Even more interesting for the rock 'n' roll cognoscenti was the choice of Sha Na Na, who easily metamorphosed into Johnny Casino And The Gamblers, the headlining act at the dance competition. In essence, Sha Na Na were reprising what they'd been doing for the last 10 years. They were heavily featured in the film, adding their own versions of Elvis Presley perennials ("Hound Dog", "Blue Moon") to favourites from their stage shows (Little Anthony and the Imperials' "Tears On My Pillow") and cutting original songs written by Jacobs and Casey. Scott Simon's own composition, "Sandy", became a No 2 hit for John Travolta in the UK.
Grease proved an instant smash when it opened in 1978, going on to gross $350m and becoming the most successful musical of all time. Having spawned four transatlantic hit singles, the soundtrack album sold like hot cakes and earned Sha Na Na several platinum awards.

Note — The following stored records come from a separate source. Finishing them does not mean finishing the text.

File: config.mk
export PLATFORM = sky130hd
export DESIGN_NAME = vx_xbar_credit_sched
export DESIGN_NICKNAME = d
export VERILOG_FILES = /design/src/rtl/vx_xbar_pkg.sv /design/src/rtl/vx_xbar_credit_port.sv /design/src/rtl/vx_xbar_credit_sched.sv
export SDC_FILE = /design/constraint.sdc
export NUM_CORES = 1
export LEC_CHECK = 0
export CORE_MARGIN = 5
export CORE_UTILIZATION = 48
export CTS_BUF_LIST = sky130_fd_sc_hd__clkbuf_16
export CTS_CLUSTER_SIZE = 28
export DETAILED_ROUTE_END_ITERATION = 10
export PLACE_DENSITY = 0.81
export SLEW_MARGIN = 20
export SYNTH_ARGS = -nofsm -noshare
export SYNTH_HDL_FRONTEND = slang
export SYNTH_HIERARCHICAL = 1
export SYNTH_SLANG_ARGS = --single-unit
File: constraint.sdc
create_clock -name clk -period 4.1 [get_ports clk]
set_input_delay 0.82 -clock clk [delete_from_list [all_inputs] [get_ports clk]]
set_output_delay 0.82 -clock clk [all_outputs]
set_load 0.005 [all_outputs]
File: src/rtl/vx_xbar_pkg.sv
// Shared types and the round-robin pick helper for the credit-based crossbar scheduler.
package vx_xbar_pkg;

    localparam int unsigned NUM_INPUTS  = 4;
    localparam int unsigned NUM_OUTPUTS = 4;
    localparam int unsigned DATAW       = 32;
    localparam int unsigned CREDITS     = 4;
    localparam int unsigned IN_WIDTH    = (NUM_INPUTS > 1) ? $clog2(NUM_INPUTS) : 1;
    localparam int unsigned OUT_WIDTH   = (NUM_OUTPUTS > 1) ? $clog2(NUM_OUTPUTS) : 1;
    localparam int unsigned CREDITW     = $clog2(CREDITS + 1);

    typedef logic [IN_WIDTH-1:0]  in_idx_t;
    typedef logic [OUT_WIDTH-1:0] out_idx_t;
    typedef logic [CREDITW-1:0]   credit_t;

    // The pick helper works on a fixed-width request vector so any NI up to MAX_NI can share it.
    localparam int unsigned MAX_NI   = 32;
    localparam int unsigned MAX_IDXW = 5;

    typedef struct packed {
        logic                valid;
        logic [MAX_IDXW-1:0] idx;
    } rr_pick_t;

    // First set bit of req at or after ptr, wrapping at ni.
    function automatic rr_pick_t rr_pick(input logic [MAX_NI-1:0]   req,
                                         input logic [MAX_IDXW-1:0] ptr,
                                         input int unsigned         ni = NUM_INPUTS);
        rr_pick_t    r;
        int unsigned k;
        r = '0;
        for (int unsigned j = 0; j < MAX_NI; j++) begin
            if (!r.valid && (j < ni)) begin
                k = (32'(ptr) + j) % ni;
                if (req[k]) begin
                    r.valid = 1'b1;
                    r.idx   = k[MAX_IDXW-1:0];
                end
            end
        end
        return r;
    endfunction

endpackage

File: src/rtl/vx_xbar_credit_port.sv
// One output of the scheduler: round-robin pointer, downstream credit counter and output register.
module vx_xbar_credit_port
    import vx_xbar_pkg::*;
#(
    parameter int unsigned NI       = 4,
    parameter int unsigned DATAW    = 32,
    parameter int unsigned CREDITS  = 4,
    parameter int unsigned IN_WIDTH = 2,
    parameter int unsigned CREDITW  = 3
) (
    input  logic                 clk,
    input  logic                 reset,
    input  logic [NI-1:0]        i_cand,
    input  logic [NI*DATAW-1:0]  i_data,
    input  logic                 i_ready_out,
    input  logic                 i_credit_ret,
    output logic [NI-1:0]        o_grant,
    output logic                 o_valid,
    output logic [DATAW-1:0]     o_data,
    output logic [IN_WIDTH-1:0]  o_sel,
    output logic [CREDITW-1:0]   o_credits,
    output logic                 o_stall
);

    logic [IN_WIDTH-1:0] r_ptr;
    logic [CREDITW-1:0]  r_credit;
    logic                r_valid;
    logic [DATAW-1:0]    r_data;
    logic [IN_WIDTH-1:0] r_sel;

    rr_pick_t            w_pick;
    logic                w_unused_pick;
    logic                w_free;
    logic                w_grant_en;
    logic [IN_WIDTH-1:0] w_win;

    always_comb begin
        w_pick     = rr_pick(MAX_NI'(i_cand), MAX_IDXW'(r_ptr), NI);
        w_win      = w_pick.idx[IN_WIDTH-1:0];
        w_free     = !r_valid || i_ready_out;
        // A return arriving at zero credit is only usable from the next cycle.
        w_grant_en = w_pick.valid && (r_credit != '0) && w_free;
        o_grant    = '0;
        if (w_grant_en) begin
            o_grant[w_win] = 1'b1;
        end
    end

    assign w_unused_pick = ^w_pick;

    always_ff @(posedge clk) begin
        if (reset) begin
            r_ptr    <= '0;
            r_credit <= CREDITW'(CREDITS);
            r_valid  <= 1'b0;
            r_data   <= '0;
            r_sel    <= '0;
        end else begin
            if (w_grant_en) begin
                r_valid <= 1'b1;
                r_data  <= i_data[w_win*DATAW +: DATAW];
                r_sel   <= w_win;
                r_ptr   <= (w_win == IN_WIDTH'(NI - 1)) ? '0 : w_win + 1'b1;
            end else if (i_ready_out) begin
                r_valid <= 1'b0;
            end

            if (w_grant_en && !i_credit_ret) begin
                r_credit <= r_credit - 1'b1;
            end else if (!w_grant_en && i_credit_ret && (r_credit != CREDITW'(CREDITS))) begin
                r_credit <= r_credit + 1'b1;
            end
        end
    end

    a_credit_overflow: assert property (@(posedge clk) disable iff (reset)
        !(i_credit_ret && !w_grant_en && (r_credit == CREDITW'(CREDITS))));

    assign o_valid   = r_valid;
    assign o_data    = r_data;
    assign o_sel     = r_sel;
    assign o_credits = r_credit;
    assign o_stall   = (|i_cand) && (r_credit == '0);

endmodule

File: src/rtl/vx_xbar_credit_sched.sv
// Credit-based round-robin scheduler in front of the crossbar fabric.
// Optional stall counter port perf_stalls when XBAR_CREDIT_PERF_EN is defined.
module vx_xbar_credit_sched
    import vx_xbar_pkg::*;
#(
    parameter int unsigned NUM_INPUTS  = 4,
    parameter int unsigned NUM_OUTPUTS = 4,
    parameter int unsigned DATAW       = 32,
    parameter int unsigned CREDITS     = 4,
    parameter int unsigned IN_WIDTH    = (NUM_INPUTS > 1) ? $clog2(NUM_INPUTS) : 1,
    parameter int unsigned OUT_WIDTH   = (NUM_OUTPUTS > 1) ? $clog2(NUM_OUTPUTS) : 1,
    parameter int unsigned CREDITW     = $clog2(CREDITS + 1)
) (
    input  logic                            clk,
    input  logic                            reset,
    input  logic [NUM_INPUTS-1:0]           valid_in,
    input  logic [NUM_INPUTS*DATAW-1:0]     data_in,
    input  logic [NUM_INPUTS*OUT_WIDTH-1:0] sel_in,
    output logic [NUM_INPUTS-1:0]           ready_in,
    output logic [NUM_OUTPUTS-1:0]          valid_out,
    output logic [NUM_OUTPUTS*DATAW-1:0]    data_out,
    output logic [NUM_OUTPUTS*IN_WIDTH-1:0] sel_out,
    input  logic [NUM_OUTPUTS-1:0]          ready_out,
    input  logic [NUM_OUTPUTS-1:0]          credit_ret,
    output logic [NUM_OUTPUTS*CREDITW-1:0]  credits_avail
`ifdef XBAR_CREDIT_PERF_EN
    ,
    output logic [31:0]                     perf_stalls
`endif
);

    logic [NUM_INPUTS-1:0]  w_cand  [NUM_OUTPUTS];
    logic [NUM_INPUTS-1:0]  w_grant [NUM_OUTPUTS];
    logic [NUM_OUTPUTS-1:0] w_stall;

    always_comb begin
        for (int o = 0; o < NUM_OUTPUTS; o++) begin
            for (int i = 0; i < NUM_INPUTS; i++) begin
                w_cand[o][i] = valid_in[i] && ((NUM_OUTPUTS == 1) ||
                               (sel_in[i*OUT_WIDTH +: OUT_WIDTH] == OUT_WIDTH'(o)));
            end
        end
    end

    // Each input targets one output, so at most one port can grant it.
    always_comb begin
        ready_in = '0;
        for (int o = 0; o < NUM_OUTPUTS; o++) begin
            ready_in = ready_in | w_grant[o];
        end
    end

    for (genvar g = 0; g < NUM_OUTPUTS; g++) begin : g_port
        vx_xbar_credit_port #(
            .NI       (NUM_INPUTS),
            .DATAW    (DATAW),
            .CREDITS  (CREDITS),
            .IN_WIDTH (IN_WIDTH),
            .CREDITW  (CREDITW)
        ) u_port (
            .clk          (clk),
            .reset        (reset),
            .i_cand       (w_cand[g]),
            .i_data       (data_in),
            .i_ready_out  (ready_out[g]),
            .i_credit_ret (credit_ret[g]),
            .o_grant      (w_grant[g]),
            .o_valid      (valid_out[g]),
            .o_data       (data_out[g*DATAW +: DATAW]),
            .o_sel        (sel_out[g*IN_WIDTH +: IN_WIDTH]),
            .o_credits    (credits_avail[g*CREDITW +: CREDITW]),
            .o_stall      (w_stall[g])
        );
    end

`ifdef XBAR_CREDIT_PERF_EN
    logic [31:0] r_perf_stalls;

    always_ff @(posedge clk) begin
        if (reset) begin
            r_perf_stalls <= '0;
        end else if (|w_stall) begin
            r_perf_stalls <= r_perf_stalls + 32'd1;
        end
    end

    assign perf_stalls = r_perf_stalls;
`else
    logic w_unused_stall;
    assign w_unused_stall = ^w_stall;
`endif

endmodule

# == Word-level counts from Yosys, hierarchy flattened ==
# Index checks and enable logic that the tools add are counted.
# totals
input_bits,150
elab_cells,259
reg_bits,160
# op_classes
muxes,92
shift,4
bitwise,3
eq_ne,20
n_addsub,24
n_lt_le_gt_ge,24
reduce_logical,72
# ops
op,n
$shiftx 128x8->32,4
$mux 6,28
$lt 2x6->1 const B,16
$logic_and 1x1->1,40
$bmux 1 s2,16
$mux 1,28
$eq 2x2->1 const B,12
$mux 3,8
$add 2x1->2 const B,8
$add 2x2->2 const B,8
$mux 4,4
$reduce_bool 2->1,8
$add 3x1->3 const B,4
$logic_not 1->1,12
$lt 2x3->1 const B,4
$ne 3x3->1 const B,4
$or 4x4->4,3
$reduce_bool 3->1,4
$sub 3x1->3 const B,4
$demux 1 s2,4
$eq 2x1->1 const B,4
$ge 2x1->1 const B,4
$logic_not 2->1,4
$mux 2,4
$logic_or 1x1->1,4

# == Logic depth before layout (Yosys ltp) ==
# Gate-level depths: netlist of the first run.
# depth
depth_word,19
depth_mapped,10
mapped_depth_nobuf,8

# == Hierarchy ==
# Netlist of the first run, hierarchy kept.
# by_module_without_submodules
mod,instances,area_per_inst_um2,cells_per_inst
vx_xbar_credit_port at g_port[0].u_port ...,3,2438.6,256
vx_xbar_credit_port at g_port[3].u_port,1,2773.9,278
vx_xbar_credit_sched,1,155.1,20

# == Worst setup path before layout of the first run ==
# OpenSTA, ideal clock, no wires.
# synth_path
kind,input to output
startpoint,in sel_in[3]
endpoint,out ready_in[0]
path_slack_ns,0.407
path_stages,9
required_time_ns,3.280
t_arrival_ns,2.873
path_buffers,2
cell_sequence,nor3b_1 a21boi_1 o22ai_2 or2_0 buf_4 buf_6 ha_1 and2_1 or4_1
# synth_lines
element,line,source
"start, declared",vx_xbar_credit_sched.sv:18,"input logic [NUM_INPUTS*OUT_WIDTH-1:0] sel_in,"
"end, declared",vx_xbar_credit_sched.sv:19,"output logic [NUM_INPUTS-1:0] ready_in,"

==> summary.md, run 1 <==
| Metric | Value |
|---|---|
| Worst Skew | 0.0195 ns |
| Average size of a mapped cell | 9.62 um2 |
| Final core occ | 0.691 |
| HP Start | g_port[2].u_port/o_sel[1] |
| Final cell area excluding filler cells | between 0.01 and 0.015 mm2 |
| Max-slew violations | 0 |
| Core region area | 0.0210 mm2 |
| Maximum fanout along the worst path | 6 |
| Latest clock arrival within the worst-skew pair | 0.44 ns |
| Fraction of power consumed by combinational cells | 0.358 |
| Initial cell density of the core | 0.486 |
| Synth Cell Area | 0.0102 mm2 |
| Pin count of the biggest net entering global routing | 60 |
| Run status | finished, final reports clean |
| Proportion of layout cells with a drive suffix above 1 | 0.166 |
| Crit end category | output pin |
| Placement-stage cell area | 0.0137 mm2 |
| Sum of overflow across all layers after global routing | 0 |
| Count of warnings emitted by yosys | 6 |
| Total of max-cap violations | 0 |
| Die span in x | 156 um |
| Worst setup path startpoint | sel_in[6] |
| Areal power density over the cells | roughly 380 mW/mm2 |
| Arr. time, crit path | about 3.2 ns |
| Per-cell routed wire length | 24.8 um |
| Max H-tree Level | 4 |
| CTS tree | built |
| TritonCTS Sinks | 160 |
| Detailed Route Iter0 Violations | 885 |
| Final hold violation count | 0 |
| DIE AREA | 0.0243 mm2 |
| Cells after Synth | approximately 1,100 |
| Final period util | 0.986 |
| Total Wirelength | between 40,000 and 50,000 um |
| Met2 wirelength from detailed routing | between 15,000 and 20,000 um |
| Unrepaired setup endpoints after global routing | false |
| Setup total negative slack | 0 ns |
| Power spent charging and discharging nets | 1.87 mW |
| Ratio of routed vias to standard cells | about 6.4 |
| Detailed placer's ending HPWL | 28,500 um |
| Max Clk Rate | 247 MHz |
| Wire length of the first global-routing pass | 61,700 um |
| CTS clock-pin slew for the worst setup and hold paths | 0.07 ns |
| Number of buffers inserted by hold repair at cts | 0 |
| Top routing layer in use | met5 |
| Number of remaining DRC errors | 0 |
| Switching share of total power | 0.336 |
| Cell count after placement | 1,623 |
| Worst r2r src | g_port[1].u_port/r_ptr[1] |
| Internal cell power | approximately 3.7 mW |
| Proportion of power drawn by flip-flops and latches | 0.349 |
| Number of buffers added by the clock tree synthesis step | 17 |
| Count of port buffers added during placement | about 310 |
| Highest ir drop seen on vdd | 0.286 mV |
| Gp weighted congestion | 0.962 |
| Clock tree buffer depth | 2 |
| Required time at the worst-slack endpoint | 3.28 ns |
| Type of the tightest min-delay check | register to register |
| Worst setup SP type | input port |
| Floorplan row count | 53 |
| Met3 wire length | 4560 um |
| Relative contribution of the clock network to total power | 0.294 |
| Fin crit period | 4.04 ns |
| Routed metal-1 wirelength | 16,100 um |
| Routed vias | roughly 11,000 |
| Length of the first detailed-routing pass in iterations | 5 |
| Finished Layout Cells | 1,670 |
| Layout overhead on the synthesized area | 42.2% |
| Root buffer cell | clkbuf_16 |
| Number of antenna-violating nets in the routed design | 0 |
| Number of setup violations in the final report | 0 |
| Boundary pin count | 306 |
| Global-route usage over all layers | 0.322 |
| Layout Nets | between 1,500 and 2,000 |
| Via count of the first global-routing pass | between 10,000 and 15,000 |
| Relative slew slack | 0.286 |
| Number of nets produced by synthesis | 1,232 |
| Antenna violations before repair | 2 |
| Type of the setup path with the least slack | input port to output pin |
| Leakage | 5.42 nW |
| Floorplan die height | around 160 um |
| Tightest Pin Transition | 1.07 ns |
==> placed cells by master (no fill, tap or decap), drive strengths merged, types with 9 or more instances in the layout <==
cell type and instances:
o22ai 25, buf 89, nor3 24, o221ai 86, dfxtp 160, a211oi 37, clkinv 9, mux2i 208
mux2 19, nor3b 29, and3 11, o21ai 19, inv 27, nor2 9, a21oi 38, nand2 37
nand2b 9, a2111oi 18, nand3 101, clkbuf 17, clkdlybuf4s50 291, ha 16, and2 35
==> final cells by class <==
class	count	area (um2)
multi-input cells	789	6560
fillers	1618	6490
repair buffers	389	3750
flip-flops and latches	160	3200
clock buffers	17	425
well taps	275	344
clock inverters	15	159
inverters	24	93.8
diodes	1	2.50
==> layer usage <==
metal | vias to the layer above | global-route usage
met4 | 4 | 0.126
met2 | 650 | 0.530
met1 | 5160 | 0.393
met5 | - | 0
li1 | 4740 | -
met3 | 111 | 0.101
==> state kept, by name, indices dropped and copies added (netlist names) <==
| name | flops |
|---|---|
| g_port.u_port/o_data | 128 |
| g_port.u_port/o_credits | 12 |
| g_port.u_port/o_sel | 8 |
| g_port.u_port/r_ptr | 8 |
| g_port.u_port/o_valid | 4 |
==> critical path, cell delays in order <==
cell and delay, ns:
clkdlybuf4s50_1 0.51, and3b_1 0.26, or4_4 0.53, and3_1 0.23, and2_1 0.18, or4_1 0.53
buf_2 0.15
==> per-stage QoR <==
step | power, mW | worst slack (ns) | hold slack, ns
floorplan | 2.89 | 0.407 | 0.448
global placement | 3.83 | -0.348 | 0.442
detailed placement | 3.86 | -0.428 | 0.450
CTS | 5.50 | 0.0195 | 0.458
global route | 5.78 | 0.000612 | 0.482
finish | 5.56 | 0.0556 | 0.457
==> power groups by stage <==
stage	Combinational (mW)	Clock [mW]	Sequential, mW
2_1_floorplan	0.941	0	1.95
3_3_place_gp	1.87	0	1.95
3_5_place_dp	1.90	0	1.96
4_1_cts	1.93	1.64	1.93
5_1_grt	2.11	1.72	1.96
6_report	1.99	1.63	1.94
==> final timing paths <==
| path | to | slack, ns | cells past startpoint |
|---|---|---|---|
| max | ready_in[2] | 0.06 | 7 |
| min | g_port[2].u_port/o_sel[1] | 0.46 | 2 |
| min reg2reg | g_port[2].u_port/o_sel[1] | 0.46 | 2 |
| max reg2reg | g_port[1].u_port/o_data[1] | 0.73 | 19 |
==> timing repair <==
item,in CTS,in global routing
pin swaps,6,5
endpoints found under the hold margin,0,0
resized for setup,43,19
setup endpoints to repair,4,36
setup buffers,12,1
(Power assumes the default switching activity.)
==> run 2, diff against run 1 <==
RECOVER_POWER = 25   (was unset)
SKIP_LAST_GASP = 1   (was unset)
==> run 2 against run 1 <==
Compared with the run above:
- wire length barely moved
- register-to-register slack is essentially flat
- via count rose by 0.62%
- critical path depth did not move
- clock skew increased by 0.0014 ns
- sequential share of layout area about the same
- total power fell by 0.59%
- critical endpoint unchanged
==> summary.md, run 2 (synthesis results as in run 1) <==
| Metric | Value |
|---|---|
| Root buffer cell | clkbuf_16 |
| Type of the setup path with the least slack | input port to output pin |
| CTS clock-pin slew for the worst setup and hold paths | 0.07 ns (about the same) |
| Layout Nets | 1,552 (+0.064%) |
| Fill cells | 1,612 (-0.37%) |
| Number of antenna-violating nets in the routed design | 0 (unchanged) |
| Register Area | 0.00320 mm2 (unchanged) |
| Initial cell density of the core | 0.486 (unchanged) |
| Required time at the worst-slack endpoint | 3.28 ns (about the same) |
| Final period util | 0.984 (-0.00212) |
| TritonCTS Sinks | 160 (unchanged) |
| Max FFs per register | 128 (unchanged) |
| Detailed placer's ending HPWL | 28,500 um (unchanged) |
| Floorplan row count | 53 (unchanged) |
| CTS tree | built |
| Placement-stage cell area | 0.0137 mm2 (unchanged) |
| Count of port buffers added during placement | 305 (unchanged) |
| Length of the first detailed-routing pass in iterations | 5 (unchanged) |
| Latest clock arrival within the worst-skew pair | 0.44 ns (about the same) |
| Global-route usage over all layers | 0.322 (unchanged) |
| Layout overhead on the synthesized area | 42.5% |
| Boundary pin count | 306 (unchanged) |
| Ratio of routed vias to standard cells | 6.42 (+0.56%) |
| Number of setup violations in the final report | 0 (unchanged) |
| Proportion of layout cells with a drive suffix above 1 | 0.168 (+0.00203) |
| Areal power density over the cells | 379 mW/mm2 (-0.76%) |
| Max-slew violations | 0 (unchanged) |
| Max H-tree Level | 4 (unchanged) |
| DIE AREA | 0.0243 mm2 (unchanged) |
| Arr. time, crit path | 3.22 ns (about the same) |
| Per-cell routed wire length | 24.8 um (-0.15%) |
| Routed vias | 10,731 (+0.62%) |
| Relative slew slack | 0.289 (+0.00321) |
| Worst Skew | 0.0209 ns (+0.00142 ns) |
| Maximum fanout along the worst path | 6 (unchanged) |
| Leakage | 5.63 nW (+3.9%) |
| Slack of the worst reg-to-reg path | 0.74 ns (about the same) |
| Core region area | 0.0210 mm2 (unchanged) |
| Number of remaining DRC errors | 0 (unchanged) |
| Fin crit period | 4.04 ns (-0.00868 ns) |
| Wire length of the first global-routing pass | 61,700 um (unchanged) |
| Floorplan die height | 156 um (unchanged) |
| Detailed Route Iter0 Violations | 776 (-12%) |
| Gp weighted congestion | 0.962 (unchanged) |
| Crit end category | output pin |
| Leading cell types in the layout, fill and taps excluded | clkdlybuf4s50_1 (217), mux2i_1 (202), dfxtp_1 (160), nand3_1 (92), o221ai_1 (85) |
| Sum of overflow across all layers after global routing | 0 (unchanged) |
| Final core occ | 0.693 (+0.00119) |
| Area taken by multi-input logic gates | 0.00658 mm2 (+0.27%) |
| Pin count of the biggest net entering global routing | 60 (unchanged) |
| Via count of the first global-routing pass | 10,747 (unchanged) |
| Total of max-cap violations | 0 (unchanged) |
| Worst setup SP type | input port |
| Max Clk Rate | 248 MHz (+0.22%) |
| Unrepaired setup endpoints after global routing | false |
| Total Wirelength | 41,400 um (about the same) |
| Number of buffers inserted by hold repair at cts | 0 (unchanged) |
| Die span in x | 156 um (unchanged) |
| Antenna violations before repair | 2 (unchanged) |
| Run status | finished, final reports clean |
| Type of the tightest min-delay check | register to register |
| Final hold violation count | 0 (unchanged) |
| Number of buffers added by the clock tree synthesis step | 17 (unchanged) |
| Most common library cell in the layout ignoring fill and taps | clkdlybuf4s50_1 |
| Final hold slack | 0.454 ns (-0.00299 ns) |
| Final cell area excluding filler cells | 0.0146 mm2 (+0.17%) |
| Clock tree buffer depth | 2 (unchanged) |
| Tightest Pin Transition | 1.07 ns (-0.00482 ns) |
| Setup total negative slack | 0 ns (unchanged) |
| Highest ir drop seen on vdd | 0.284 mV (-0.56%) |
-- run 2: cell count changes in the layout (fill, tap and decap cells not counted) --
cell and change:
mux2i_1 -2, nor3b_4 +1, clkdlybuf4s50_1 -74, dlymetal6s2s_1 +1, dlygate4sd2_1 -1, a21boi_2 +1
nor3b_2 -1, dlygate4sd3_1 +74, clkbuf_1 +1, a21boi_1 -1, mux2i_2 +2
-- run 2: what timing repair did --
action	in CTS	in global routing
pin swaps	6	5
setup endpoints to repair	4	36
hold endpoints to repair	0	0
resized for setup	42	24
buffers inserted	12	2
-- run 2: worst paths after layout --
path / from / to / cells past startpoint
worst min-delay path: g_port[2].u_port/o_sel[1] / g_port[2].u_port/o_sel[1] / 2
worst max-delay path: sel_in[6] / ready_in[2] / 7
worst min register to register: g_port[2].u_port/o_sel[1] / g_port[2].u_port/o_sel[1] / 2
worst max register to register: g_port[1].u_port/r_ptr[1] / g_port[1].u_port/o_data[1] / 19
-- run 2: worst max-delay path, cell delays in order --
cell and delay [ns]:
clkdlybuf4s50_1 0.51, and3b_1 0.26, or4_4 0.53, and3_1 0.23, and2_1 0.18, or4_1 0.53
buf_2 0.15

Sha Na Na remained a popular concert attraction, appearing in Las Vegas, Atlantic City, Nashville, Disneyland, Paris, London and Tokyo and travelling with nearly 200 pieces of costumes and props to enhance their mock doo-wop and rock 'n' roll revue.
A Sha Na Na line-up still sporting Lennie Baker, "Jocko" Marcellino, "Donny" York, Screamin' Scott Simon and Chico Ryan alongside recent recruits Reggie De Leon, Rob Mackenzie and Jimmy Waldibillig recently performed at a party in Los Angeles to celebrate Grease's 20th anniversary re-release.
On the surface, Sha Na Na might have seemed a novelty act. Indeed, Chico Ryan's speciality was wailing his way through Dion's "Teenager In Love" while fellow band members handed him handkerchiefs. But, far from becoming an anachronism, Sha Na Na had a deep understanding of the rock 'n' roll medium which explains why their tongue-in-cheek appeal never faded.
Pierre Perrone
David-Allen (Chico) Ryan, singer, bass-player: born Arlington, Massachussetts, 9 April 1948; died Boston, Massachusetts 26 July 1998.